Wasn't this project about strengthening this path to the sea? Wasn't it about seaming the city, connecting downtown with the harbor? Wasn't it to make a safe route for walkers? A promenade for people?

And, yet, for all the forums and fulminations - the huzzahs for some projects (the Aquarium T station) and the antipathy to others (South Boston's vents) - we get no mending of this brutalizing six-lane raceway. Even a Masspike spokesman admits the problem will endure. Planners will have "to wedge a lot of green space and stores," he says ruefully. But how?

Unless we act, the six-lane highway will remain an impediment and it is high time to act otherwise. It is imperative to enforce the goal of the great excavation: a walkable route through a civilized city. It may be late in the game, but planners must create a street to serve pedestrians, must as if people, not cars, mattered most. Wasn't that what the price tag and the tumult were about?

While we squabble through the hot summer to see who will manage the post-Dig fixup, we have yet to insist on either a viable public institution or a new plan to secure this enlivening, softening and passage to cushion the shock of the speedway. To do so, we must not only guarantee the ordained parks for people but supply the structures - stores, offices, housing - that carve a pedestrian cityscape out of a roadway.

Certainly, we have the traffic-calming tools to do so. To cushion the shock of the six-lane speedway, we must soften it through tried and proven measures to slow and slim the road and widen the sidewalks. To make it walkable, we can put more parked cars along the way, and reduce six lanes to four. To make it crossable, we can bulb out - expand - the sidewalk at the corners to slow traffic. We can fill the roadway with trees and green islands. In short, we can make the impassable road passable with all the devices in the walker's kit of parts.

To assure this, we must create a truly public agency. The hurry-up Millennial Greenway Trust with its lack of public stewards and bias towards profiteers was "deeply flawed" and marginally legal in the eyes of Big Dig watchdogs.
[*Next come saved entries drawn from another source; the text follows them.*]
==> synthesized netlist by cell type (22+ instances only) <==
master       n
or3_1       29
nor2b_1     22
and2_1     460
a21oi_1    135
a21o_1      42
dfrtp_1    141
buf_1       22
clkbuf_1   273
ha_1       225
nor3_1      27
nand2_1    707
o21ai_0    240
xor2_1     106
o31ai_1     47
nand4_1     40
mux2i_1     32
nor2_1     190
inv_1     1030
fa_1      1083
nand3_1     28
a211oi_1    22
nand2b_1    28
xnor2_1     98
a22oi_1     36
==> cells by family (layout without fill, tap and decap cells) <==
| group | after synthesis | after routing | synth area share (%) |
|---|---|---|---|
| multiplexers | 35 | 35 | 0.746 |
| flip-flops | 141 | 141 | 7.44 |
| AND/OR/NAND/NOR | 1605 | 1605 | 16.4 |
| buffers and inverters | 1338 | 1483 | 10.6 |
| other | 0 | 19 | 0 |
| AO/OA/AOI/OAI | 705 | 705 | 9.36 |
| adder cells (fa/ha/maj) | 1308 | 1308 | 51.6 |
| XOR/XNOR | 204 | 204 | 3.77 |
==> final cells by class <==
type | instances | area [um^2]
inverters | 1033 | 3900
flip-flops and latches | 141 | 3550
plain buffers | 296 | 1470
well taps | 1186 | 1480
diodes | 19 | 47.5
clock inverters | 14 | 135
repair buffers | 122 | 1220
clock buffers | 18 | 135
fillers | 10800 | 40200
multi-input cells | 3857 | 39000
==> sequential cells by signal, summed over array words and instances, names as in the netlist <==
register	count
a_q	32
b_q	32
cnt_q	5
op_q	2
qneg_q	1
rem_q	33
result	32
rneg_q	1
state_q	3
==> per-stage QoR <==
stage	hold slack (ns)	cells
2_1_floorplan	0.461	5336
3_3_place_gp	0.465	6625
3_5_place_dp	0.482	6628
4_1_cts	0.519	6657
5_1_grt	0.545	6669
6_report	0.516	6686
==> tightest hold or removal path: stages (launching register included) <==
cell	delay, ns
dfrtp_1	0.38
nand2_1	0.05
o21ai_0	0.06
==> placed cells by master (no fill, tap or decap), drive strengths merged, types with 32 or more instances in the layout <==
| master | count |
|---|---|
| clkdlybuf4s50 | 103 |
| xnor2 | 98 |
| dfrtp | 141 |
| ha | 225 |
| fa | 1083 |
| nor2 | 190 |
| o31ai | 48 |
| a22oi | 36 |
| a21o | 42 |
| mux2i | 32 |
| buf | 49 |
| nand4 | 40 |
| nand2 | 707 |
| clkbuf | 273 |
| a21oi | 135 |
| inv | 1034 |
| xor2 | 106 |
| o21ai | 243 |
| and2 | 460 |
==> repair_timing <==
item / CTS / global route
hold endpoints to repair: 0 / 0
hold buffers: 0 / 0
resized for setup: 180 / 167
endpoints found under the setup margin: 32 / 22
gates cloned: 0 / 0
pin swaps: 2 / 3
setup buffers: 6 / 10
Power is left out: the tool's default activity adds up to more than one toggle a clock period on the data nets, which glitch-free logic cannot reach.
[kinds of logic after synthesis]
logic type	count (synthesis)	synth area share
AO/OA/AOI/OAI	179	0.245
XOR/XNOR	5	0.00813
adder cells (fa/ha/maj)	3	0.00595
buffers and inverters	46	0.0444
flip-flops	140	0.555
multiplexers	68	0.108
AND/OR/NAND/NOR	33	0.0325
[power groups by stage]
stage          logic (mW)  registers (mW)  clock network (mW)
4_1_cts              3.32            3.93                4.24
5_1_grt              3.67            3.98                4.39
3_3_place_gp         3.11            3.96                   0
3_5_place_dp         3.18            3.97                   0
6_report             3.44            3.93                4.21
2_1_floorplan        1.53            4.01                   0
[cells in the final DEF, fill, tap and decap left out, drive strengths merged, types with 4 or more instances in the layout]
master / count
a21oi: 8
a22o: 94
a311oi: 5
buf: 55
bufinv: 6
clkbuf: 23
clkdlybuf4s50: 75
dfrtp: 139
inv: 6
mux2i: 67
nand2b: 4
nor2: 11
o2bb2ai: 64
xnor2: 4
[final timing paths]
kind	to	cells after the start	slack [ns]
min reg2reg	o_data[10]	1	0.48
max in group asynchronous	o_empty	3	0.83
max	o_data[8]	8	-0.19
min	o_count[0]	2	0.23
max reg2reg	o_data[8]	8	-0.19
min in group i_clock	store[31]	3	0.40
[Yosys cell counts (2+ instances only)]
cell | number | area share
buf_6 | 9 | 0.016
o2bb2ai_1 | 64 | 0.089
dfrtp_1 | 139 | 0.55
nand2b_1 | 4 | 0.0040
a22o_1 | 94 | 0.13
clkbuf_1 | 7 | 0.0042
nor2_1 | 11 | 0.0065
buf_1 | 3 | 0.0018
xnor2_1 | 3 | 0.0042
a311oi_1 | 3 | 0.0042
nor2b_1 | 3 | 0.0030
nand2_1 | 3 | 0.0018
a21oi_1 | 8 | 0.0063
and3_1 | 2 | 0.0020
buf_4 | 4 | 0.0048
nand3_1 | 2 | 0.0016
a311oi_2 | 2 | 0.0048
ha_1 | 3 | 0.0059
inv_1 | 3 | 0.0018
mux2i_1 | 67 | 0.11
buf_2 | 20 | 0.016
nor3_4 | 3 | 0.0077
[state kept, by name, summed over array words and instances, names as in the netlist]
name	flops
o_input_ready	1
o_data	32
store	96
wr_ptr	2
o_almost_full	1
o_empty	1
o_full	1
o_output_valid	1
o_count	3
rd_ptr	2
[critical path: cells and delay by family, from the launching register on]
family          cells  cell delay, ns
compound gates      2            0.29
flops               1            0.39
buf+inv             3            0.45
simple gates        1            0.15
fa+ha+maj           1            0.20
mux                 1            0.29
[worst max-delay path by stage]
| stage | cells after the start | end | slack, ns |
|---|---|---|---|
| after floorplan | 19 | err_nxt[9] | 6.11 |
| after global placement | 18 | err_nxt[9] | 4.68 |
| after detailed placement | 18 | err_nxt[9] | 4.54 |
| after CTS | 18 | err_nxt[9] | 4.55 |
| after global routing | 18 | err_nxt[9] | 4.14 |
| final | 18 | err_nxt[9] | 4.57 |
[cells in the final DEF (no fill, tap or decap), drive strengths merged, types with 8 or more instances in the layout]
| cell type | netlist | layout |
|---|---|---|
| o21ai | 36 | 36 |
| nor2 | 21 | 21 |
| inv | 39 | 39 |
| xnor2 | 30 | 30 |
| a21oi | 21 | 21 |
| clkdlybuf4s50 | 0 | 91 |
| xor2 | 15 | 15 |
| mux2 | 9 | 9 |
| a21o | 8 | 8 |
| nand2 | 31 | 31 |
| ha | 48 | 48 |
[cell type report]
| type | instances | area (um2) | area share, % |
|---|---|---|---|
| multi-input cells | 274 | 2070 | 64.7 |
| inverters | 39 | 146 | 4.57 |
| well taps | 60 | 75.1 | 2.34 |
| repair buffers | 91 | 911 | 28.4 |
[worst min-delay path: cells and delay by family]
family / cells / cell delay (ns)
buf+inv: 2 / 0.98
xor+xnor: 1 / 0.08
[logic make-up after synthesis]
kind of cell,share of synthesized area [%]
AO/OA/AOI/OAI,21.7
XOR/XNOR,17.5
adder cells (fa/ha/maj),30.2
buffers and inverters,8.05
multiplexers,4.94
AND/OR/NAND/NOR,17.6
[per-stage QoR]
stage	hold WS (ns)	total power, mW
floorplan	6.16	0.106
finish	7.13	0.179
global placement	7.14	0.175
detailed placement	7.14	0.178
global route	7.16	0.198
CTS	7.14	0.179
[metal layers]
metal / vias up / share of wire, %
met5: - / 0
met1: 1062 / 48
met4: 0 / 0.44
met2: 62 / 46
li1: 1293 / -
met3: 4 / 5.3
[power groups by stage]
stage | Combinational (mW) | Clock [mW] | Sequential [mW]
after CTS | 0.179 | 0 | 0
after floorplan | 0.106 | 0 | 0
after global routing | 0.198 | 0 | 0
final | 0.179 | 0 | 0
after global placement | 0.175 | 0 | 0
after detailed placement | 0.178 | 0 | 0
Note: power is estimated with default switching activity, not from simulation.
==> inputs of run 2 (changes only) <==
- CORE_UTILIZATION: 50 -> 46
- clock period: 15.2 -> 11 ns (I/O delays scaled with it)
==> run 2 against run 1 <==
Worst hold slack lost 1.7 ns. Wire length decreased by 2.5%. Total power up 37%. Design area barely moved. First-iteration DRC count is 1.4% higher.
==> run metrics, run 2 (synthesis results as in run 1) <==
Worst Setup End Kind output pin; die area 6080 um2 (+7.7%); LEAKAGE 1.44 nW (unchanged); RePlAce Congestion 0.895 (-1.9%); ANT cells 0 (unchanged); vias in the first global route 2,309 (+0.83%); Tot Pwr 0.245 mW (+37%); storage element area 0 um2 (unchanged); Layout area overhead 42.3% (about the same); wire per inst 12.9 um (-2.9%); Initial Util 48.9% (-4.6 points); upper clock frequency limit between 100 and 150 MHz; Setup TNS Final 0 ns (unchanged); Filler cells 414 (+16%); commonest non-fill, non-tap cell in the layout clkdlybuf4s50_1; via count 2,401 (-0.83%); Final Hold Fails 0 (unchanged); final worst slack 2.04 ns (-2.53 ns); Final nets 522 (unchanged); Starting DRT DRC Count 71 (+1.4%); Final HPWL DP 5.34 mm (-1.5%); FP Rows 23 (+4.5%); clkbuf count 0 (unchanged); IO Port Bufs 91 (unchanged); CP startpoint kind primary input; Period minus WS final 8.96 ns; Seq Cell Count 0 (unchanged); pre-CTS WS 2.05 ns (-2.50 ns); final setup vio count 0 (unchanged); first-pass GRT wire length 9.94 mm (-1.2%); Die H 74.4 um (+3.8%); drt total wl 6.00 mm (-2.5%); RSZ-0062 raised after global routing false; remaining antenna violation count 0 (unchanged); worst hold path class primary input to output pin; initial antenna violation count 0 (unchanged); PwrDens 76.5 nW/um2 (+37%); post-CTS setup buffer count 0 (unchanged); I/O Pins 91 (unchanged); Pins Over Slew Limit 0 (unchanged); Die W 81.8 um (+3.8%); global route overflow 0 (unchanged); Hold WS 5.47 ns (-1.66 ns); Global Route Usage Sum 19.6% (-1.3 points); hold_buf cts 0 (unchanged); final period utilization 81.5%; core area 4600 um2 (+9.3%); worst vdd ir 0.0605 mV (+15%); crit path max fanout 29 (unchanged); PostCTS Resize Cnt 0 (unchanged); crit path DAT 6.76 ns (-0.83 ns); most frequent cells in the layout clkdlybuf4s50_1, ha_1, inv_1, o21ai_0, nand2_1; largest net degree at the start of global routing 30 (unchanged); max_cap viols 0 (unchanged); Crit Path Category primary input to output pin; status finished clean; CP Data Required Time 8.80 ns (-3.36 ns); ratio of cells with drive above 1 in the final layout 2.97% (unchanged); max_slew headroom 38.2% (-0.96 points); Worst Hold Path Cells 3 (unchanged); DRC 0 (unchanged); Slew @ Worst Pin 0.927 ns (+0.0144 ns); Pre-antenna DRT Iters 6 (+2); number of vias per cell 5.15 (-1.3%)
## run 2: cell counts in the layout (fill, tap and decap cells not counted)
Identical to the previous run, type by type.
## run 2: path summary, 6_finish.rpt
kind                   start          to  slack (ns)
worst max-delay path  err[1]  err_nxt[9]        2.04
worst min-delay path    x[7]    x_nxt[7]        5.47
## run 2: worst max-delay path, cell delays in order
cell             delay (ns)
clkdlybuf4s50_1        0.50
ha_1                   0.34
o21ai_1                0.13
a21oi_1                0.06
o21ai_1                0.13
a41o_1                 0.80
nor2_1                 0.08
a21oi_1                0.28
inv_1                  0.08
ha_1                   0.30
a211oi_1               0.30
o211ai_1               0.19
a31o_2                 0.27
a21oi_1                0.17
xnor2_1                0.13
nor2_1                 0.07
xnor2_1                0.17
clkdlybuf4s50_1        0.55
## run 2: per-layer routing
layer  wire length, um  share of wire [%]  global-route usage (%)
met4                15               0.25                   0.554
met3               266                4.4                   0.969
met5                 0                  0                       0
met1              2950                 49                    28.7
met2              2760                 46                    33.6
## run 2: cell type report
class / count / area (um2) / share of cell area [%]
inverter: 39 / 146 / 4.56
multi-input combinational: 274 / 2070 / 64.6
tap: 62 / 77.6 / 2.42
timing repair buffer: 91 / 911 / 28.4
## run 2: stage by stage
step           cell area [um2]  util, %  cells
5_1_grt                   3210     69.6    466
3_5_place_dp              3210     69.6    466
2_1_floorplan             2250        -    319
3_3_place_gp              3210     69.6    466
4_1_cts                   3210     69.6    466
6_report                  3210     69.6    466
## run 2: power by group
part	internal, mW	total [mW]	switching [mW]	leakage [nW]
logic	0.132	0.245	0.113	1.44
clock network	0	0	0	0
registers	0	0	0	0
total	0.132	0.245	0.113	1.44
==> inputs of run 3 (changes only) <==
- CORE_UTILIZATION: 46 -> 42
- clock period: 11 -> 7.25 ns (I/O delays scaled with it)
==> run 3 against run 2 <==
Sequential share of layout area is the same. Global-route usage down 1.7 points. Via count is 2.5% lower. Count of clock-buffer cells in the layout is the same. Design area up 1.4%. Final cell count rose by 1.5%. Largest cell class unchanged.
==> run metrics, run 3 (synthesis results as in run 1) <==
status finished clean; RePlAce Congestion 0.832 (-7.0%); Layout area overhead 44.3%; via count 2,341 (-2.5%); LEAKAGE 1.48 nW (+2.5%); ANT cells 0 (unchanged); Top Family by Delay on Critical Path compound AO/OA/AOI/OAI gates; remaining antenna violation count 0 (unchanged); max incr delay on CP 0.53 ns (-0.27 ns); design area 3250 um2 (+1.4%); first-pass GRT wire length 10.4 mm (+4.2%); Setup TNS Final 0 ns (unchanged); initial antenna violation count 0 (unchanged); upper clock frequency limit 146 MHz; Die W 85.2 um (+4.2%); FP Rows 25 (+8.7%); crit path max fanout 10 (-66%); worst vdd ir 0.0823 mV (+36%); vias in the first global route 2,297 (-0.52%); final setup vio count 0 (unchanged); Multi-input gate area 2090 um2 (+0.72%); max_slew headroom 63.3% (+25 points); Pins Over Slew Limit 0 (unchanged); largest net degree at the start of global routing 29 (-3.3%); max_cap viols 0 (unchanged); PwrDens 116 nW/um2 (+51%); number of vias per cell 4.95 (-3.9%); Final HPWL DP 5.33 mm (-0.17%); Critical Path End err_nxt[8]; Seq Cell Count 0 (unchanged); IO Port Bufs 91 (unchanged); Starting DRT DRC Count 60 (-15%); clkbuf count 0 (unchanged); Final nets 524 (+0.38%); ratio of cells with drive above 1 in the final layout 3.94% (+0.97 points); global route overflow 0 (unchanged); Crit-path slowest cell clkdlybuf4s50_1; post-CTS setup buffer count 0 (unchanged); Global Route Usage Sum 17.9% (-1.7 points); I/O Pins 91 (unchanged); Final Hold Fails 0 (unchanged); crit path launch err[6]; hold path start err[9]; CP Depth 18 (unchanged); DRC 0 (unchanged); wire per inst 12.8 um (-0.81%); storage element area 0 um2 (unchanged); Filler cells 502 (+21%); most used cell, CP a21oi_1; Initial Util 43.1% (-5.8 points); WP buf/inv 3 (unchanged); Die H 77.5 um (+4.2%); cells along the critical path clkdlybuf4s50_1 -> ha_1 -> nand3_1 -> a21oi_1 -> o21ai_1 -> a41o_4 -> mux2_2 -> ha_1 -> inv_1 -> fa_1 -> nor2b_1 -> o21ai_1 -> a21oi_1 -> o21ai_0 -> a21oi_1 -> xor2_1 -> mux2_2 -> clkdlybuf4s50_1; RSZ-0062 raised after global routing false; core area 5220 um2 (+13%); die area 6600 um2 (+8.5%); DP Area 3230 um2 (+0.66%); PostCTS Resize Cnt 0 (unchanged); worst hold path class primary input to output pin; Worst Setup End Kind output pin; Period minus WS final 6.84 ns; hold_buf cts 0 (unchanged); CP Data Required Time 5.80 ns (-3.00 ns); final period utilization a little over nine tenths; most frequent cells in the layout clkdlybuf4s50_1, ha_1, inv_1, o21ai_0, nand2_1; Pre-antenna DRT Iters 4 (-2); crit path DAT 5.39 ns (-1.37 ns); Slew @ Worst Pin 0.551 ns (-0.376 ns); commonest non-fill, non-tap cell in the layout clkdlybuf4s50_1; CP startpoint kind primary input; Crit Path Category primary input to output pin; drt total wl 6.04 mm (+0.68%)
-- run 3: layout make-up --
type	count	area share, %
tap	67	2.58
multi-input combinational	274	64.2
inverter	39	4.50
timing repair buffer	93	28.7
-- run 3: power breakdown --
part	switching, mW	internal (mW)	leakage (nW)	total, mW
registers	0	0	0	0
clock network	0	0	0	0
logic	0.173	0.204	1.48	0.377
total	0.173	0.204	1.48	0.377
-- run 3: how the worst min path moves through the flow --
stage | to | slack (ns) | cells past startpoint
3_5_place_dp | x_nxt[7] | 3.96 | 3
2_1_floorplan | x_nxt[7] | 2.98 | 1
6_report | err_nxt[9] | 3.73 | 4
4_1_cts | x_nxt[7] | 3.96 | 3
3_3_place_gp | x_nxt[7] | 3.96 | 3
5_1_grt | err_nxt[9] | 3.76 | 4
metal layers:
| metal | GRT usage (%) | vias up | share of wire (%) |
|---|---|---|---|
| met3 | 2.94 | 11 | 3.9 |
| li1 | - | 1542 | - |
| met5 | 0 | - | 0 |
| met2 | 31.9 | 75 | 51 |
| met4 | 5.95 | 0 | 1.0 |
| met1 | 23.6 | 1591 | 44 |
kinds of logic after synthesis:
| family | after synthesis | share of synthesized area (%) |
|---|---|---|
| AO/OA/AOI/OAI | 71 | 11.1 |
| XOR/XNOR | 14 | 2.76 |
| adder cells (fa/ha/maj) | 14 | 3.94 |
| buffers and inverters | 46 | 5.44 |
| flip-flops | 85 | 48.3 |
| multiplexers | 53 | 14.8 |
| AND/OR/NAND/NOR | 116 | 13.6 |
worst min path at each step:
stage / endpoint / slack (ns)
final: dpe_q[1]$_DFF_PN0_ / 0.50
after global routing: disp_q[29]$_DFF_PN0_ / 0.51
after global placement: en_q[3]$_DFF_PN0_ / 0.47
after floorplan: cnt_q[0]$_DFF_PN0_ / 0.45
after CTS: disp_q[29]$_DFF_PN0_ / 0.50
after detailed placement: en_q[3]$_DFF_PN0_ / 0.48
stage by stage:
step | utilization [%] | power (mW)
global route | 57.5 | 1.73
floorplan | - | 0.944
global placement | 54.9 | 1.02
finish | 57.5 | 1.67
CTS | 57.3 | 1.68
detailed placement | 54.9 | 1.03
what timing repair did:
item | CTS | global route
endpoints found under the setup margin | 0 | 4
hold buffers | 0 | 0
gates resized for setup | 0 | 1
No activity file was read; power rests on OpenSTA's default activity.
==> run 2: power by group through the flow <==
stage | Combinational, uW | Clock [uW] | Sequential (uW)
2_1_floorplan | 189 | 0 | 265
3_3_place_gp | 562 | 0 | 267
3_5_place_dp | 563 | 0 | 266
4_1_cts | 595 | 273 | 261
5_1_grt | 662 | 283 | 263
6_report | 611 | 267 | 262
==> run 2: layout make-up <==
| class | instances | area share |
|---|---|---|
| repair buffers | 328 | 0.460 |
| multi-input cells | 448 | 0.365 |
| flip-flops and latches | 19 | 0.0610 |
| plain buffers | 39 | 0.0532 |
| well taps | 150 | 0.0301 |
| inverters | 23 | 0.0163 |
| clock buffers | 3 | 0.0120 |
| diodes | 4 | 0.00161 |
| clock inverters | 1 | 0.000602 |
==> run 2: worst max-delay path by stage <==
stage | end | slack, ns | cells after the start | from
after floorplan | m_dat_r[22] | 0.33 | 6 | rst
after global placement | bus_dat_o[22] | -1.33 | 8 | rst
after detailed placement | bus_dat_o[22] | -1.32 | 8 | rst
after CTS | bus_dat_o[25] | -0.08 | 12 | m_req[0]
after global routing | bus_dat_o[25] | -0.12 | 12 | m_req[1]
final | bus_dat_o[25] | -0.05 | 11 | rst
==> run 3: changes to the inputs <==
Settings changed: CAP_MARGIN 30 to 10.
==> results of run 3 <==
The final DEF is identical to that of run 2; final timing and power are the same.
File: src/rtl/seq_controller_if.sv
// rtl/seq_controller_if.sv - Control/status bundle between the sequencer and its datapath
//
// Purpose: groups every non-clock signal of seq_controller into one bundle.
// The slave modport is the controller's view; the master modport is the view
// of whoever drives the fetch/memory feedback and observes the strobes.
//
// Signals (direction seen from the controller):
//   start        in   1   begin execution from IDLE
//   step         in   1   single-step advance (SEQ_CTRL_STEP_EN builds only)
//   icode        in   4   fetched instruction code
//   instr_valid  in   1   fetch reports a legal icode
//   imem_error   in   1   instruction-memory fault
//   dmem_error   in   1   data-memory fault
//   pc_next      in   64  next PC from PC-select logic
//   PC           out  64  current program counter
//   *_en         out  1   stage strobes, at most one high per cycle
//   status       out  2   00 AOK, 01 HLT, 10 ADR, 11 INS
//   halted       out  1   high while in HALT
//   instr_count  out  32  retired instruction count (saturating)
interface seq_controller_if;
  logic        start;
  logic        step;
  logic [3:0]  icode;
  logic        instr_valid;
  logic        imem_error;
  logic        dmem_error;
  logic [63:0] pc_next;
  logic [63:0] PC;
  logic        fetch_en;
  logic        decode_en;
  logic        execute_en;
  logic        memory_en;
  logic        writeback_en;
  logic        pcupd_en;
  logic [1:0]  status;
  logic        halted;
  logic [31:0] instr_count;

  modport master (
    output start, step, icode, instr_valid, imem_error, dmem_error, pc_next,
    input  PC, fetch_en, decode_en, execute_en, memory_en, writeback_en,
           pcupd_en, status, halted, instr_count
  );

  modport slave (
    input  start, step, icode, instr_valid, imem_error, dmem_error, pc_next,
    output PC, fetch_en, decode_en, execute_en, memory_en, writeback_en,
           pcupd_en, status, halted, instr_count
  );
endinterface
## config.mk

```make
export PLATFORM = sky130hd
export DESIGN_NAME = alu_share_arbiter
export DESIGN_NICKNAME = d
export VERILOG_FILES = /design/src/rtl/alu_share_arbiter.sv
export SDC_FILE = /design/constraint.sdc
export NUM_CORES = 1
export LEC_CHECK = 0
export ABC_AREA = 1
export CORE_AREA = 3 3 166 168
export DETAILED_ROUTE_END_ITERATION = 16
export DIE_AREA = 0 0 169 171
export GPL_TIMING_DRIVEN = 0
export SYNTH_ARGS = -nofsm -noshare
export SYNTH_HDL_FRONTEND = slang
export SYNTH_SLANG_ARGS = --single-unit
export TNS_END_PERCENT = 20
```

## constraint.sdc

```tcl
create_clock -name clk -period 3.47 [get_ports clk]
set_input_delay 0.347 -clock clk [delete_from_list [all_inputs] [get_ports clk]]
set_output_delay 0.347 -clock clk [all_outputs]
set_load 0.005 [all_outputs]
```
We need to ally planners, the public and public agencies to institute and enforce these steps. We need to protect the conservation restriction on the paltry four to six acre parcels ordained.

We have the skill and will to go back to the drawing board to salve the scar beneath the Artery. Buildings twining through? Sure. A Commonwealth Avenue or Olmstedian Emerald Necklace? In modest amounts. Above all, we need to address the pedestrian path neglected by Big Dig planners. Their massive inattention is typified by the ham-fisted plan to bridge the road's major pedestrian crossing at South Station. The sea of cars that obstruct a safe route to rail and bus today will remain. We can do better.

Finally, to bring still more walkers to the surface, we need to re-route our transportation dollars to civilizing the surface and its surroundings. By shifting the millions slated for meandering bus to rail centering the city, we can cut ars and add walkers. By putting the North-South Rail Link in place under the corridor, we can turn motorists into subway-riding pedestrians and bring more life to town. By enhancing the entrances and exits for travelers at these transportation nodes, we can encourage people to gather, people released from their cars, going to the city, ready to work and shop and play on foot.

The grim years living with the scar of the auto age Artery could, and should, inspire us to rediscover the waterfront world of Boston's birth. The final plans of the Big Dig could, and should, enhance the labors of past citybuilders to humanize our planning for pedestrians - for people - as we cross the finish line of this latest, but, hopefully, not least, construction in Boston's history.